Paper | Project Website | Hugging Face Demo | BibTeX
Inst-Inpaint: Instructing to Remove Objects with Diffusion Models
Ahmet Burak Yildirim,
Vedat Baday,
Erkut Erdem,
Aykut Erdem,
Aysegul Dundar
Abstract:
Image inpainting task refers to erasing unwanted pixels from images and filling them in a semantically consistent and realistic way. Traditionally, the pixels that are wished to be erased are defined with binary masks. From the application point of view, a user needs to generate the masks for the objects they would like to remove which can be time-consuming and prone to errors.
In this work, we are interested in an image inpainting algorithm that estimates which object to be removed based on natural language input and removes it simultaneously. For this purpose, first, we construct a dataset named GQA-Inpaint for this task. Second, we present a novel inpainting framework, Inst-Inpaint, that can remove objects from images based on the instructions given as text prompts.
We set various GAN and diffusion-based baselines and run experiments on synthetic and real image datasets. We compare methods with different evaluation metrics that measure the quality and accuracy of the models and show significant quantitative and qualitative improvements.
- GQA-Inpaint pretrained model is released. (June 29, 2023)

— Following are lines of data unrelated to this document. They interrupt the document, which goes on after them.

===== src/rtl/alarm_rom_pkg.sv =====
// Shared constants and grant encoding for the program-ROM arbiter slice.
package alarm_rom_pkg;

  localparam int unsigned ROM_ADDR_W = 15;
  localparam int unsigned ROM_DATA_W = 32;
  localparam int unsigned ROM_DEPTH  = 25600;

  typedef enum logic {
    GNT_M0 = 1'b0,
    GNT_M1 = 1'b1
  } grant_t;

endpackage


===== src/rtl/alarm_rom_arbiter_if.sv =====
// Avalon-MM style master port bundle; the arbiter uses the slave modport.
interface alarm_rom_arbiter_if
  import alarm_rom_pkg::*;
#(
  parameter int unsigned ADDR_W = ROM_ADDR_W,
  parameter int unsigned DATA_W = ROM_DATA_W
);

  logic [ADDR_W-1:0]   address;
  logic                read;
  logic                write;
  logic [DATA_W-1:0]   writedata;
  logic [DATA_W/8-1:0] byteenable;
  logic                debugaccess;
  logic                waitrequest;
  logic [DATA_W-1:0]   readdata;
  logic                readdatavalid;

  modport master (
    output address, read, write, writedata, byteenable, debugaccess,
    input  waitrequest, readdata, readdatavalid
  );

  modport slave (
    input  address, read, write, writedata, byteenable, debugaccess,
    output waitrequest, readdata, readdatavalid
  );

endinterface


===== src/rtl/alarm_rom_arbiter_rr_arb2.sv =====
// Two-input round-robin grant; last_grant moves only when a grant is issued.
module rr_arb2
  import alarm_rom_pkg::*;
(
  input  logic       clk,
  input  logic       reset,
  input  logic       en,
  input  logic [1:0] req,
  output logic       gnt_valid,
  output grant_t     gnt
);

  grant_t last_grant;

  always_ff @(posedge clk) begin
    if (reset) begin
      last_grant <= GNT_M1;
    end else if (gnt_valid) begin
      last_grant <= gnt;
    end
  end

  always_comb begin
    gnt_valid = 1'b0;
    gnt       = GNT_M0;
    if (en && (req != 2'b00)) begin
      gnt_valid = 1'b1;
      if (req == 2'b11) begin
        gnt = (last_grant == GNT_M1) ? GNT_M0 : GNT_M1;
      end else begin
        gnt = req[1] ? GNT_M1 : GNT_M0;
      end
    end
  end

endmodule


===== src/rtl/alarm_rom_arbiter.sv =====
// Shares the single-port program ROM between CPU (m0) and debug/DMA (m1),
// steering one-cycle read returns back to the issuing master.
module alarm_rom_arbiter
  import alarm_rom_pkg::*;
#(
  parameter int unsigned ADDR_W = ROM_ADDR_W,
  parameter int unsigned DATA_W = ROM_DATA_W,
  parameter int unsigned DEPTH  = ROM_DEPTH
)(
  input  logic                clk,
  input  logic                reset,
  input  logic                hold,
  alarm_rom_arbiter_if.slave  m0,
  alarm_rom_arbiter_if.slave  m1,
  output logic [ADDR_W-1:0]   mem_address,
  output logic [DATA_W/8-1:0] mem_byteenable,
  output logic [DATA_W-1:0]   mem_writedata,
  output logic                mem_chipselect,
  output logic                mem_write,
  output logic                mem_debugaccess,
  output logic                mem_clken,
  input  logic [DATA_W-1:0]   mem_readdata,
  output logic                err_write,
  output logic                err_range
);

  logic   gnt_valid;
  grant_t gnt;

  logic [ADDR_W-1:0]   sel_address;
  logic                sel_read;
  logic                sel_write;
  logic [DATA_W-1:0]   sel_writedata;
  logic [DATA_W/8-1:0] sel_byteenable;
  logic                sel_debugaccess;

  logic acc_read;
  logic acc_write;
  logic in_range;
  logic forward;

  // Pending read: valid + owner, plus a flag forcing zero data for out-of-range reads.
  logic   pend_valid;
  grant_t pend_owner;
  logic   pend_zero;
  logic [DATA_W-1:0] ret_data;

  rr_arb2 u_arb (
    .clk       (clk),
    .reset     (reset),
    .en        (!reset && !hold),
    .req       ({m1.read | m1.write, m0.read | m0.write}),
    .gnt_valid (gnt_valid),
    .gnt       (gnt)
  );

  always_comb begin
    if (gnt == GNT_M1) begin
      sel_address     = m1.address;
      sel_read        = m1.read;
      sel_write       = m1.write;
      sel_writedata   = m1.writedata;
      sel_byteenable  = m1.byteenable;
      sel_debugaccess = m1.debugaccess;
    end else begin
      sel_address     = m0.address;
      sel_read        = m0.read;
      sel_write       = m0.write;
      sel_writedata   = m0.writedata;
      sel_byteenable  = m0.byteenable;
      sel_debugaccess = m0.debugaccess;
    end
  end

  assign acc_read  = gnt_valid && sel_read;
  assign acc_write = gnt_valid && sel_write;
  assign in_range  = 32'(sel_address) < DEPTH;
  assign forward   = in_range && (acc_read || (acc_write && sel_debugaccess));

  always_comb begin
    mem_address     = '0;
    mem_byteenable  = '0;
    mem_writedata   = '0;
    mem_chipselect  = 1'b0;
    mem_write       = 1'b0;
    mem_debugaccess = 1'b0;
    if (forward) begin
      mem_address     = sel_address;
      mem_byteenable  = sel_byteenable;
      mem_chipselect  = 1'b1;
      mem_write       = acc_write;
      mem_debugaccess = acc_write;
      mem_writedata   = acc_write ? sel_writedata : '0;
    end
  end

  assign mem_clken = !reset;

  always_comb begin
    ret_data         = pend_zero ? '0 : mem_readdata;
    m0.waitrequest   = !(gnt_valid && (gnt == GNT_M0));
    m1.waitrequest   = !(gnt_valid && (gnt == GNT_M1));
    m0.readdatavalid = 1'b0;
    m1.readdatavalid = 1'b0;
    m0.readdata      = '0;
    m1.readdata      = '0;
    if (pend_valid && !reset) begin
      if (pend_owner == GNT_M1) begin
        m1.readdatavalid = 1'b1;
        m1.readdata      = ret_data;
      end else begin
        m0.readdatavalid = 1'b1;
        m0.readdata      = ret_data;
      end
    end
  end

  always_ff @(posedge clk) begin
    if (reset) begin
      pend_valid <= 1'b0;
      pend_owner <= GNT_M0;
      pend_zero  <= 1'b0;
      err_write  <= 1'b0;
      err_range  <= 1'b0;
    end else begin
      pend_valid <= acc_read;
      if (acc_read) begin
        pend_owner <= gnt;
        pend_zero  <= !in_range;
      end
      if (acc_write && !sel_debugaccess) begin
        err_write <= 1'b1;
      end
      if (gnt_valid && !in_range) begin
        err_range <= 1'b1;
      end
    end
  end

endmodule


===== src/flat_wrapper.sv =====
// flat-port wrapper written by rule: the top's interface ports become plain ports
module alarm_rom_arbiter_flat import alarm_rom_pkg::*;
#(
  parameter int unsigned ADDR_W = ROM_ADDR_W,
  parameter int unsigned DATA_W = ROM_DATA_W,
  parameter int unsigned DEPTH  = ROM_DEPTH
)
  (clk, reset, hold, mem_address, mem_byteenable, mem_writedata, mem_chipselect, mem_write, mem_debugaccess, mem_clken, mem_readdata, err_write, err_range, m0_address, m0_read, m0_write, m0_writedata, m0_byteenable, m0_debugaccess, m0_waitrequest, m0_readdata, m0_readdatavalid, m1_address, m1_read, m1_write, m1_writedata, m1_byteenable, m1_debugaccess, m1_waitrequest, m1_readdata, m1_readdatavalid);
  alarm_rom_arbiter_if #(.ADDR_W(ADDR_W), .DATA_W(DATA_W)) m0_i ();
  alarm_rom_arbiter_if #(.ADDR_W(ADDR_W), .DATA_W(DATA_W)) m1_i ();
  input  logic clk;
  input  logic reset;
  input  logic hold;
  output logic [ADDR_W-1:0] mem_address;
  output logic [DATA_W/8-1:0] mem_byteenable;
  output logic [DATA_W-1:0] mem_writedata;
  output logic mem_chipselect;
  output logic mem_write;
  output logic mem_debugaccess;
  output logic mem_clken;
  input  logic [DATA_W-1:0] mem_readdata;
  output logic err_write;
  output logic err_range;
  input wire logic [$bits(m0_i.address)-1:0] m0_address;
  input wire logic [$bits(m0_i.read)-1:0] m0_read;
  input wire logic [$bits(m0_i.write)-1:0] m0_write;
  input wire logic [$bits(m0_i.writedata)-1:0] m0_writedata;
  input wire logic [$bits(m0_i.byteenable)-1:0] m0_byteenable;
  input wire logic [$bits(m0_i.debugaccess)-1:0] m0_debugaccess;
  output wire logic [$bits(m0_i.waitrequest)-1:0] m0_waitrequest;
  output wire logic [$bits(m0_i.readdata)-1:0] m0_readdata;
  output wire logic [$bits(m0_i.readdatavalid)-1:0] m0_readdatavalid;
  input wire logic [$bits(m1_i.address)-1:0] m1_address;
  input wire logic [$bits(m1_i.read)-1:0] m1_read;
  input wire logic [$bits(m1_i.write)-1:0] m1_write;
  input wire logic [$bits(m1_i.writedata)-1:0] m1_writedata;
  input wire logic [$bits(m1_i.byteenable)-1:0] m1_byteenable;
  input wire logic [$bits(m1_i.debugaccess)-1:0] m1_debugaccess;
  output wire logic [$bits(m1_i.waitrequest)-1:0] m1_waitrequest;
  output wire logic [$bits(m1_i.readdata)-1:0] m1_readdata;
  output wire logic [$bits(m1_i.readdatavalid)-1:0] m1_readdatavalid;
  assign m0_i.address = m0_address;
  assign m0_i.read = m0_read;
  assign m0_i.write = m0_write;
  assign m0_i.writedata = m0_writedata;
  assign m0_i.byteenable = m0_byteenable;
  assign m0_i.debugaccess = m0_debugaccess;
  assign m0_waitrequest = m0_i.waitrequest;
  assign m0_readdata = m0_i.readdata;
  assign m0_readdatavalid = m0_i.readdatavalid;
  assign m1_i.address = m1_address;
  assign m1_i.read = m1_read;
  assign m1_i.write = m1_write;
  assign m1_i.writedata = m1_writedata;
  assign m1_i.byteenable = m1_byteenable;
  assign m1_i.debugaccess = m1_debugaccess;
  assign m1_waitrequest = m1_i.waitrequest;
  assign m1_readdata = m1_i.readdata;
  assign m1_readdatavalid = m1_i.readdatavalid;
  alarm_rom_arbiter #(.ADDR_W(ADDR_W), .DATA_W(DATA_W), .DEPTH(DEPTH)) u_core (.clk(clk), .reset(reset), .hold(hold), .m0(m0_i), .m1(m1_i), .mem_address(mem_address), .mem_byteenable(mem_byteenable), .mem_writedata(mem_writedata), .mem_chipselect(mem_chipselect), .mem_write(mem_write), .mem_debugaccess(mem_debugaccess), .mem_clken(mem_clken), .mem_readdata(mem_readdata), .err_write(err_write), .err_range(err_range));
endmodule

===== config.mk =====
export PLATFORM = sky130hd
export DESIGN_NAME = alarm_rom_arbiter_flat
export DESIGN_NICKNAME = d
export VERILOG_FILES = /design/src/rtl/alarm_rom_pkg.sv /design/src/rtl/alarm_rom_arbiter_if.sv /design/src/rtl/alarm_rom_arbiter_rr_arb2.sv /design/src/rtl/alarm_rom_arbiter.sv /design/src/flat_wrapper.sv
export SDC_FILE = /design/constraint.sdc
export NUM_CORES = 1
export LEC_CHECK = 0
export CAP_MARGIN = 0
export CORE_AREA = 2 2 104 106
export CTS_BUF_LIST = sky130_fd_sc_hd__clkbuf_8 sky130_fd_sc_hd__clkbuf_16
export DETAILED_ROUTE_END_ITERATION = 8
export DIE_AREA = 0 0 106 108
export GPL_ROUTABILITY_DRIVEN = 1
export PLACE_DENSITY_LB_ADDON = 0.12
export SLEW_MARGIN = 15
export SYNTH_ARGS = -nofsm -noshare
export SYNTH_HDL_FRONTEND = slang
export SYNTH_HIERARCHICAL = 1
export SYNTH_SLANG_ARGS = --single-unit

===== constraint.sdc =====
create_clock -name clk -period 4.42 [get_ports clk]
set_clock_uncertainty 0.1 [all_clocks]
set_input_delay 0.884 -clock clk [delete_from_list [all_inputs] [get_ports clk]]
set_output_delay 0.884 -clock clk [all_outputs]
set_load 0.01 [all_outputs]

==> results of run 1 <==
==> Yosys cell counts, types with 2 or more instances <==
master     n  share of area
buf_2      6          0.016
nand2b_1  34           0.12
nand2_1    3         0.0061
nor3_1    51           0.14
nand3_1    2         0.0055
dfxtp_1    6          0.065
mux2i_1   52           0.28
nor2_1    70           0.14
or2_2      2         0.0068
and3_1     2         0.0068
a21oi_1    2         0.0055
clkbuf_1  10          0.020
inv_1      3         0.0061
buf_4      6          0.025
buf_6      6          0.037
a21o_1     2         0.0082
==> worst paths after layout <==
kind,end,slack [ns],cells past startpoint
hold / removal,u_core/err_range$_SDFFE_PP0P_,0.39,1
setup reg to reg,u_core/err_range$_SDFFE_PP0P_,2.66,6
setup / recovery,mem_writedata[16],0.07,9
hold reg to reg,u_core/err_range$_SDFFE_PP0P_,0.39,1
==> cell families after synthesis <==
kind of cell	Yosys count
AOI/OAI and AO/OA	11
buffers and inverters	31
DFF	6
muxes	54
and+or+nand+nor	174
==> registers in the layout, summed over array words and instances (netlist names) <==
| register | flops |
|---|---|
| u_core/pend_owner | 1 |
| u_core/pend_valid | 1 |
| u_core/err_write | 1 |
| u_core/u_arb/last_grant | 1 |
| u_core/err_range | 1 |
| u_core/pend_zero | 1 |
==> what timing repair did <==
item                                    in CTS  in global routing
cloned                                       0                  0
hold buffers                                 0                  0
resized for setup                            3                 32
endpoints found under the setup margin       1                 52
==> critical path, delay by kind of cell <==
| family | cells | cell delay, ns |
|---|---|---|
| AND/OR/NAND/NOR | 3 | 0.54 |
| AO/OA/AOI/OAI | 2 | 0.56 |
| buffers and inverters | 4 | 1.37 |
==> through the flow <==
stage,std cells,setup TNS (ns)
floorplan,276,0
detailed placement,675,-0.144
global placement,675,-0.138
CTS,678,0
finish,678,0
global route,678,-0.816
==> power breakdown <==
group	leakage, nW	internal, W	switching, W
sequential	0.0488	0.0000564	0.00000280
combinational	2.23	0.000195	0.000103
clock	0.0216	0.0000585	0.0000233
==> metal layers <==
metal	vias up	track usage	wire length, µm
met5	-	0	0
met4	0	0.0291	133
met3	10	0.0464	936
met1	1303	0.162	3410
met2	145	0.309	5120
li1	1478	-	-
==> final cells by class <==
class,count,share of cell area
Inverter,3,0.00230
Timing Repair Buffer,291,0.610
Multi-Input combinational cell,239,0.320
Tap cell,136,0.0348
Clock buffer,3,0.00845
Sequential cell,6,0.0246
==> flow_metrics.tcl, run 1 <==
set metrics [dict create \
    status "complete, no violations" \
    first_pass_iters 6 \
    start_kind "input pin" \
    post-route-cell-area_um2 4890 \
    grt_pass1_wl_um 14600 \
    post-cts-setup-buffers 0 \
    wirelength_um 9600 \
    arrival_ns 3.37 \
    setup_violations 0 \
    dpl_cell_area_um2 4740 \
    ys_seq_area_frac 0.0655 \
    seq_area_um2 120 \
    p_total_w 0.000439 \
    overflow 0 \
    async_reset_ff_frac 0 \
    netlist_instances 276 \
    synth_nets 419 \
    clock_path_buffers 2 \
    port_buffers 267 \
    rsz0062_at_grt "yes" \
    cts_htree_levels 1 \
    area_growth_pct 166 \
    startpoint "m0_write" \
    diodes 0 \
    vias 2936 \
    avgViaCountPerCell 4.33 \
    synth_compound_area_frac 0.0498 \
    yosys_warnings 6 \
    irDropWorstVdd_v 0.0000541 \
    avgRoutedWirePerCell_um 14.2 \
    dp_hpwl_um 7990 \
    synthFlopType "dfxtp_1" \
    period_share 0.985 \
    synth_cell_types 35 \
    clkLatencyLatePin_ns 0.22 \
    crit_path_max_incr_delay_ns 0.50 \
    clkTransAtPathRegs_ns 0.03 \
    start_util 0.179 \
    min_period_ns 4.35 \
    synth-xor-area-share 0 \
    syn_area_um2 1830 \
    io_pins 268 \
    dp_slack_ns -0.144 \
    hold_path.class "reg -> reg" \
    utilization 0.478 \
    path_cells "clkdlybuf4s50_1, or2_2, a21oi_4, buf_4, nand3_1, a211oi_4, buf_12, nor3_1, clkdlybuf4s50_1" \
    grt_pass1_vias 2978 \
    nFillCells 1028 \
    clock-sinks 6 \
    required_ns 3.44 \
    synth_mux_area_frac 0.298 \
    worst_slew_pin_slew_ns 0.853 \
    gp_congestion 0.802 \
    synth-edff-count 0 \
    cts_tree "yes" \
    power_density_nw_per_um2 89.9 \
    die_w_um 106 \
    final-hold-violation-count 0 \
    rows 37 \
    holdWs_ns 0.393 \
    dieArea_um2 11400 \
    endpoint_kind "output pin" \
    synthSimpleGateAreaFrac 0.482 \
    min_from "u_core/err_range$_SDFFE_PP0P_" \
    fin_ws_ns 0.0677 \
    antenna_found_initial 0 \
    core_um2 10200 \
    synthAdderAreaFrac 0 \
    layout-drive-gt1-share 0.0756 \
    layout_commonest_cell "clkdlybuf4s50_1" \
    fp.dieH_um 108 \
    synth-seq-cells 6 \
    numCtsBuffers 3 \
    maxCapViolations 0 \
    root_buffer "clkbuf_8" \
    final_cell_mix "235 x clkdlybuf4s50_1, 70 x nor2_1, 52 x mux2i_1" \
    slew-limit-headroom 0.431 \
    synth_top_family_by_area "simple AND/OR/NAND/NOR gates" \
    path_max_fanout 31 \
    rr_startpoint "u_core/u_arb/last_grant$_SDFFE_PP1P_" \
    maxSlewViolCount 0 \
    syn_area_per_cell_um2 6.65 \
    drc 0 \
    p_leak_nw 2.30 \
    crit_top_cell "clkdlybuf4s50_1" \
    final_nets 687 \
    grt_util_all_layers 0.156 \
    grt_start_max_net_pins 39 \
    multiInputGateArea_um2 1560 \
    crit_slowest_cell "clkdlybuf4s50_1" \
    fmax_mhz 230 \
    path_class "in -> out" \
    drtIter0Drc 131 \
    antenna_left 0 \
]
Note: power is estimated with default switching activity, not from simulation.
==> run 2: changes to the inputs <==
--- a/config.mk
+++ b/config.mk
@@ -12,7 +12,7 @@
 export DIE_AREA = 0 0 106 108
 export GPL_ROUTABILITY_DRIVEN = 1
 export PLACE_DENSITY_LB_ADDON = 0.12
-export SLEW_MARGIN = 15
+export SLEW_MARGIN = 5
 export SYNTH_ARGS = -nofsm -noshare
 export SYNTH_HDL_FRONTEND = slang
 export SYNTH_HIERARCHICAL = 1
==> results of run 2 <==
Same layout as run 1: the final DEF is identical, and so are final timing and power.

- GQA-Inpaint dataset is released. (June 29, 2023)
- Inst-Inpaint training, inference, evaluation, and demo codes are released. (June 29, 2023)
- Hugging Face demo is released. (April 9, 2023)
git clone https://github.com/abyildirim/inst-inpaint.git
cd inst-inpaint
Anaconda is recommended to install the required dependencies. These dependencies are specified in the conda environment named instinpaint
, which can be created and activated as follows:
conda env create -f environment.yaml
conda activate instinpaint
GQA-Inpaint is a real image dataset to train and evaluate models for the instructional image inpainting task. Scene graphs of the GQA dataset are exploited to generate paired training data by utilizing state-of-the-art instance segmentation and inpainting methods. Dataset details are explained in the Inst-Inpaint paper.
GQA-Inpaint Content | |
---|---|
gqa-inpaint | Main dataset folder |
├ images | Folder of the original images |
├ images_inpainted | Folder of the inpainted images |
├ masks | Folder of the inpainted object masks |
├ train_scenes.json | Scene texts of the training images |
├ test_scenes.json | Scene texts of the test images |
├ test_instructions.json | Fixed instructions for testing models |
This dataset can facilitate training for both inpainting an object and adding one. For the inpainting task, object relations in the scene JSON files, are modified in the dataset class for creating remove instructions. Also, image relative positions of the target objects in the scene JSON files are found considering the original aspect ratio of the images. These positions are being changed in the dataset class after cropping the images by overwriting them according to the aspect ratio of the cropped images.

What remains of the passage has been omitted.